• **EXERCISE**
Among the entries below, take the line with "nand2_1 13%, nand3_1" and the line with "yosysWarnings: 0", and output them and every line between them exactly, with nothing else.

=== DATA TO USE ===

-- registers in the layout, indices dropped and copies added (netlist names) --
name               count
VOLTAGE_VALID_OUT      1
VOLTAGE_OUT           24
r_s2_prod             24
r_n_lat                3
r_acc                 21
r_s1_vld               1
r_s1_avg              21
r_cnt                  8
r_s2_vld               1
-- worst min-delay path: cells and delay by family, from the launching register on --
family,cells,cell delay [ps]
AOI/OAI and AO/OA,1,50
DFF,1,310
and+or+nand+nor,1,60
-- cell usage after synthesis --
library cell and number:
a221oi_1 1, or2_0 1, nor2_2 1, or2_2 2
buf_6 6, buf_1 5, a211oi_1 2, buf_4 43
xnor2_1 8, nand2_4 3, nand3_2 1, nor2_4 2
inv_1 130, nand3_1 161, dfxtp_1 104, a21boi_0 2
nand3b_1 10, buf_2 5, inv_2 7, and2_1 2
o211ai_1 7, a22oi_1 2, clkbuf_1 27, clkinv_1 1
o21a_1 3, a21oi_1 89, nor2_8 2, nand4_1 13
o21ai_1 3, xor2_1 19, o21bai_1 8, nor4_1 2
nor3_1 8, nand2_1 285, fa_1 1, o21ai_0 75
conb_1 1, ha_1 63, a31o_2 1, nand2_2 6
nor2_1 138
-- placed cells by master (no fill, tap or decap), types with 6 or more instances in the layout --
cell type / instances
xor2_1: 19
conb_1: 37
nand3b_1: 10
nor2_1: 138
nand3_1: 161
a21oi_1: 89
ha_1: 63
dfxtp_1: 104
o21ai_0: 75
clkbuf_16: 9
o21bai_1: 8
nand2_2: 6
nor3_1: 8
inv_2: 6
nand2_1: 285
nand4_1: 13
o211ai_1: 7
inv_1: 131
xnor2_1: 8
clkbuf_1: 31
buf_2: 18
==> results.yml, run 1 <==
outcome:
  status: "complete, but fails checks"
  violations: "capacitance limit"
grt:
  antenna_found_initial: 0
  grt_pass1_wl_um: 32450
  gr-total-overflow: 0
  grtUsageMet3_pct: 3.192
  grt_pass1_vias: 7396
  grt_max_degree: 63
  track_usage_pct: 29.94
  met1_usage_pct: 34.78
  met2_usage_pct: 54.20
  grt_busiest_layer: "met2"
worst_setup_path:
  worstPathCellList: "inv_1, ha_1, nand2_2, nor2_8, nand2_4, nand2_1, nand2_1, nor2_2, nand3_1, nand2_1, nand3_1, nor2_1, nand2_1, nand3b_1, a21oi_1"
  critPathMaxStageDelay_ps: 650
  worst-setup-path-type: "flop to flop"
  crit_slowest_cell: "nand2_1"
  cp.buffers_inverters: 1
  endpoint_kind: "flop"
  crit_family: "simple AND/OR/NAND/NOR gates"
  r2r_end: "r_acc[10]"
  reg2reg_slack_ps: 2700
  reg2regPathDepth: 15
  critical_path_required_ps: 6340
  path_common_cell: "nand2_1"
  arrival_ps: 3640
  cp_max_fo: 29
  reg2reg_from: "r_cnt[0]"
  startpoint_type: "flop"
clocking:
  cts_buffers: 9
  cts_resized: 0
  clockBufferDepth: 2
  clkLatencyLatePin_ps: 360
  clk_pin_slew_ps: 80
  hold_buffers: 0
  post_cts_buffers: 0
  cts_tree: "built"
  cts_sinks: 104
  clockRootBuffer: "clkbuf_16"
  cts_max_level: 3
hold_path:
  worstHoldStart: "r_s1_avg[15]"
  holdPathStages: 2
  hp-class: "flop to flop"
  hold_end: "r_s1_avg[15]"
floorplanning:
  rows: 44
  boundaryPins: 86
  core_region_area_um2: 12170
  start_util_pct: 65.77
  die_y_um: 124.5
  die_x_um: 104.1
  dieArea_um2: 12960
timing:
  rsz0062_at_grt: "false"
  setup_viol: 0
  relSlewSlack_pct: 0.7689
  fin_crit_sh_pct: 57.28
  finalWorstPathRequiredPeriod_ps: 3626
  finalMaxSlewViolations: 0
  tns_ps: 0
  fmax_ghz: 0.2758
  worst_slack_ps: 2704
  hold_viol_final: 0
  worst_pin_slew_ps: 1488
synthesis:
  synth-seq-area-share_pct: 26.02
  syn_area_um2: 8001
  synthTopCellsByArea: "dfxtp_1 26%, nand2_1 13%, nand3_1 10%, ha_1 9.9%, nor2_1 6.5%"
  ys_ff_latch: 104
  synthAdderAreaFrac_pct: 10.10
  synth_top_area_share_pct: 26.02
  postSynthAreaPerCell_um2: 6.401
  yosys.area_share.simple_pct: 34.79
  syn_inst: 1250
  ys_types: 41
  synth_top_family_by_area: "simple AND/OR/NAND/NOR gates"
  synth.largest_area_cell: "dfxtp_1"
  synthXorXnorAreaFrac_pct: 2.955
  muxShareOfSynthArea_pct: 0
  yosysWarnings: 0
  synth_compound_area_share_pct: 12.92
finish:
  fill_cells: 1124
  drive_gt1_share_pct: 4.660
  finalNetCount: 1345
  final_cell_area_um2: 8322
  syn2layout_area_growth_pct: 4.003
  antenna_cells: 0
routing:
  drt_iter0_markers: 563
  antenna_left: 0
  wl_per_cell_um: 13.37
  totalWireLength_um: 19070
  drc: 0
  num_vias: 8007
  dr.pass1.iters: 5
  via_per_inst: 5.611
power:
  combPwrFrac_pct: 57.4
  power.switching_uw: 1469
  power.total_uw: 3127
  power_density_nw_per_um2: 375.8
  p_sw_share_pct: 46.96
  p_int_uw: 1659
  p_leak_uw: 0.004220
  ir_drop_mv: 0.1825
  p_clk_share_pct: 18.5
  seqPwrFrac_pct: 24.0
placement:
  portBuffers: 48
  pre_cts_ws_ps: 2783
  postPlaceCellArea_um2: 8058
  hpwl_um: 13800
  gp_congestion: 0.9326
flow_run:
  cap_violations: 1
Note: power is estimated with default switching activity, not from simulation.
<file path="config.mk">
export PLATFORM = sky130hd
export DESIGN_NAME = fetch_unit
export DESIGN_NICKNAME = d
export VERILOG_FILES = /design/src/rtl/fetch_unit_pkg.sv /design/src/rtl/fetch_unit.sv
export SDC_FILE = /design/constraint.sdc
export NUM_CORES = 1
export LEC_CHECK = 0
export CAP_MARGIN = 20
export CORE_ASPECT_RATIO = 2
export CORE_UTILIZATION = 44
export CTS_CLUSTER_DIAMETER = 200
export DETAILED_ROUTE_END_ITERATION = 7
export PLACE_DENSITY = 0.81
export SYNTH_ARGS = -nofsm -noshare
export SYNTH_HDL_FRONTEND = slang
export SYNTH_SLANG_ARGS = --single-unit
</file>
<file path="constraint.sdc">
create_clock -name clk -period 2.9 [get_ports clk]
set_input_delay 0.435 -clock clk [delete_from_list [all_inputs] [get_ports clk]]
set_output_delay 0.435 -clock clk [all_outputs]
set_load 0.1 [all_outputs]
</file>
## config.mk

```make
export PLATFORM = sky130hd
export DESIGN_NAME = data_write
export DESIGN_NICKNAME = d
export VERILOG_FILES = /design/src/rtl/data_write_pkg.sv /design/src/rtl/data_write_burst_addr_gen.sv /design/src/rtl/data_write.sv
export SDC_FILE = /design/constraint.sdc
export NUM_CORES = 1
export LEC_CHECK = 0
export CORE_MARGIN = 2
export CORE_UTILIZATION = 37
export CTS_CLUSTER_DIAMETER = 30
export DETAILED_ROUTE_END_ITERATION = 16
export GPL_ROUTABILITY_DRIVEN = 0
export PLACE_DENSITY = 0.73
export SYNTH_ARGS = -nofsm -noshare
export SYNTH_HDL_FRONTEND = slang
export SYNTH_SLANG_ARGS = --single-unit
```

## constraint.sdc

```tcl
create_clock -name clk -period 4.24 [get_ports clk]
set_input_delay 0.848 -clock clk [delete_from_list [all_inputs] [get_ports clk]]
set_output_delay 0.848 -clock clk [all_outputs]
set_load 0.01 [all_outputs]
```

## src/rtl/data_write_pkg.sv

```systemverilog
// Shared parameter package for the write and read data paths.
// Holds the bus widths, the burst-type and response encodings, the FSM
// state type, and a helper that builds the byte-lane mask for one beat.
package data_write_pkg;

    localparam int ADD_ID_WIDTH = 4;
    localparam int ADD_WIDTH    = 32;
    localparam int DATA_WIDTH   = 32;   // multiple of 8
    localparam int BURST_LEN    = 8;
    localparam int BURST_SIZE   = 3;
    localparam int BURST_TYPE   = 2;

    localparam int STRB_WIDTH   = DATA_WIDTH / 8;
    localparam int LANE_W       = $clog2(STRB_WIDTH);

    typedef enum logic [BURST_TYPE-1:0] {
        BURST_FIXED = 2'b00,
        BURST_INCR  = 2'b01,
        BURST_WRAP  = 2'b10,
        BURST_RSVD  = 2'b11
    } burst_t;

    localparam logic [1:0] RESP_OKAY   = 2'b00;
    localparam logic [1:0] RESP_SLVERR = 2'b10;

    typedef enum logic [1:0] {
        S_IDLE,
        S_DATA,
        S_RESP
    } state_t;

    // Enables the 2**size bytes of a beat, starting at the lane offset of the
    // beat address rounded down to the transfer size.
    function automatic logic [STRB_WIDTH-1:0] lane_mask(
        input logic [LANE_W-1:0]     lane,
        input logic [BURST_SIZE-1:0] size
    );
        int unsigned nbytes;
        int unsigned offset;
        nbytes = 32'd1 << size;
        if (nbytes >= STRB_WIDTH) return '1;
        offset = 32'(lane) & ~(nbytes - 32'd1);
        return STRB_WIDTH'(((32'd1 << nbytes) - 32'd1) << offset);
    endfunction

endpackage

```

## src/rtl/data_write_burst_addr_gen.sv

```systemverilog
// burst_addr_gen: combinational next-address calculator for one burst beat.
// Shared by the write and read data paths.
//   addr      current beat byte address
//   len       burst length minus one
//   size      log2 of bytes per beat
//   burst     FIXED / INCR / WRAP (reserved encoding behaves as INCR)
//   next_addr address of the following beat
module burst_addr_gen
    import data_write_pkg::*;
(
    input  logic [ADD_WIDTH-1:0]  addr,
    input  logic [BURST_LEN-1:0]  len,
    input  logic [BURST_SIZE-1:0] size,
    input  logic [BURST_TYPE-1:0] burst,
    output logic [ADD_WIDTH-1:0]  next_addr
);

    logic [ADD_WIDTH-1:0] step_bytes;
    logic [ADD_WIDTH-1:0] wrap_mask;
    logic [ADD_WIDTH-1:0] incr_addr;

    assign step_bytes = ADD_WIDTH'(1) << size;
    // Wrap window is (len+1) beats of 2**size bytes, aligned to its own size.
    assign wrap_mask  = ((ADD_WIDTH'(len) + ADD_WIDTH'(1)) << size) - ADD_WIDTH'(1);
    assign incr_addr  = addr + step_bytes;

    always_comb begin
        // NOTE: default assignment first so no path through the case leaves
        // next_addr unassigned, which would infer a latch.
        next_addr = incr_addr;
        case (burst)
            BURST_FIXED: next_addr = addr;
            BURST_WRAP:  next_addr = (addr & ~wrap_mask) | (incr_addr & wrap_mask);
            default:     next_addr = incr_addr;
        endcase
    end

endmodule

```

## src/rtl/data_write.sv

```systemverilog
// data_write: write-data path of the slave. Takes a burst command from the
// write-address module, accepts the W beats, issues one memory write per
// beat, then returns a single B response.
//   clk, reset                       clock, asynchronous active-low reset
//   wid/wdata/wstrb/wlast/wvalid/wready   W channel
//   bid/bresp/bvalid/bready          B channel
//   waddr_in/wlen_in/wsize_in/wburst_in/wid_in, mod1_valid_in/mod1_ready_out
//                                    command from the write-address module
//   mem_we/mem_addr/mem_wdata/mem_be memory write port, one cycle per beat
module data_write
    import data_write_pkg::*;
(
    input  logic                    clk,
    input  logic                    reset,
    input  logic [ADD_ID_WIDTH-1:0] wid,
    input  logic [DATA_WIDTH-1:0]   wdata,
    input  logic [STRB_WIDTH-1:0]   wstrb,
    input  logic                    wlast,
    input  logic                    wvalid,
    output logic                    wready,
    output logic [ADD_ID_WIDTH-1:0] bid,
    output logic [1:0]              bresp,
    output logic                    bvalid,
    input  logic                    bready,
    input  logic [ADD_WIDTH-1:0]    waddr_in,
    input  logic [BURST_LEN-1:0]    wlen_in,
    input  logic [BURST_SIZE-1:0]   wsize_in,
    input  logic [BURST_TYPE-1:0]   wburst_in,
    input  logic [ADD_ID_WIDTH-1:0] wid_in,
    input  logic                    mod1_valid_in,
    output logic                    mod1_ready_out,
    output logic                    mem_we,
    output logic [ADD_WIDTH-1:0]    mem_addr,
    output logic [DATA_WIDTH-1:0]   mem_wdata,
    output logic [STRB_WIDTH-1:0]   mem_be
);

    state_t                  state;
    logic [ADD_WIDTH-1:0]    addr;
    logic [ADD_WIDTH-1:0]    next_addr;
    logic [BURST_LEN-1:0]    len;
    logic [BURST_SIZE-1:0]   size;
    logic [BURST_TYPE-1:0]   burst;
    logic [ADD_ID_WIDTH-1:0] id;
    logic [BURST_LEN:0]      count;     // holds up to 2**BURST_LEN beats
    logic                    err;

    logic beat;
    logic final_beat;
    logic beat_err;

    burst_addr_gen u_addr_gen (
        .addr      (addr),
        .len       (len),
        .size      (size),
        .burst     (burst),
        .next_addr (next_addr)
    );

    assign beat       = (state == S_DATA) && wvalid && wready;
    assign final_beat = (count == (BURST_LEN+1)'(1));
    // wlast must agree with the beat count, and every beat must carry the
    // captured ID; the count alone terminates the burst.
    assign beat_err   = (wid != id) || (wlast != final_beat);

    always_ff @(posedge clk or negedge reset) begin
        if (!reset) begin
            state          <= S_IDLE;
            addr           <= '0;
            len            <= '0;
            size           <= '0;
            burst          <= '0;
            id             <= '0;
            count          <= '0;
            err            <= 1'b0;
            wready         <= 1'b0;
            bvalid         <= 1'b0;
            bid            <= '0;
            bresp          <= RESP_OKAY;
            mod1_ready_out <= 1'b0;
            mem_we         <= 1'b0;
            mem_addr       <= '0;
            mem_wdata      <= '0;
            mem_be         <= '0;
        end else begin
            // NOTE: non-blocking assignments throughout, so a later assignment
            // in this block overrides this default and every read sees the
            // pre-edge value.
            mem_we <= 1'b0;
            case (state)
                S_IDLE: begin
                    mod1_ready_out <= 1'b1;
                    if (mod1_valid_in && mod1_ready_out) begin
                        addr           <= waddr_in;
                        len            <= wlen_in;
                        size           <= wsize_in;
                        burst          <= wburst_in;
                        id             <= wid_in;
                        count          <= (BURST_LEN+1)'(wlen_in) + (BURST_LEN+1)'(1);
                        err            <= (wburst_in == BURST_RSVD);
                        mod1_ready_out <= 1'b0;
                        wready         <= 1'b1;
                        state          <= S_DATA;
                    end
                end
                S_DATA: begin
                    if (beat) begin
                        mem_we    <= 1'b1;
                        mem_addr  <= addr;
                        mem_wdata <= wdata;
                        mem_be    <= wstrb & lane_mask(addr[LANE_W-1:0], size);
                        addr      <= next_addr;
                        count     <= count - (BURST_LEN+1)'(1);
                        err       <= err | beat_err;
                        if (final_beat) begin
                            wready <= 1'b0;
                            bvalid <= 1'b1;
                            bid    <= id;
                            bresp  <= (err | beat_err) ? RESP_SLVERR : RESP_OKAY;
                            state  <= S_RESP;
                        end
                    end
                end
                S_RESP: begin
                    if (bready) begin
                        bvalid         <= 1'b0;
                        mod1_ready_out <= 1'b1;
                        state          <= S_IDLE;
                    end
                end
                default: state <= S_IDLE;
            endcase
        end
    end

endmodule

```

===

• **THE COMPLETED TASK**
  synthTopCellsByArea: "dfxtp_1 26%, nand2_1 13%, nand3_1 10%, ha_1 9.9%, nor2_1 6.5%"
  ys_ff_latch: 104
  synthAdderAreaFrac_pct: 10.10
  synth_top_area_share_pct: 26.02
  postSynthAreaPerCell_um2: 6.401
  yosys.area_share.simple_pct: 34.79
  syn_inst: 1250
  ys_types: 41
  synth_top_family_by_area: "simple AND/OR/NAND/NOR gates"
  synth.largest_area_cell: "dfxtp_1"
  synthXorXnorAreaFrac_pct: 2.955
  muxShareOfSynthArea_pct: 0
  yosysWarnings: 0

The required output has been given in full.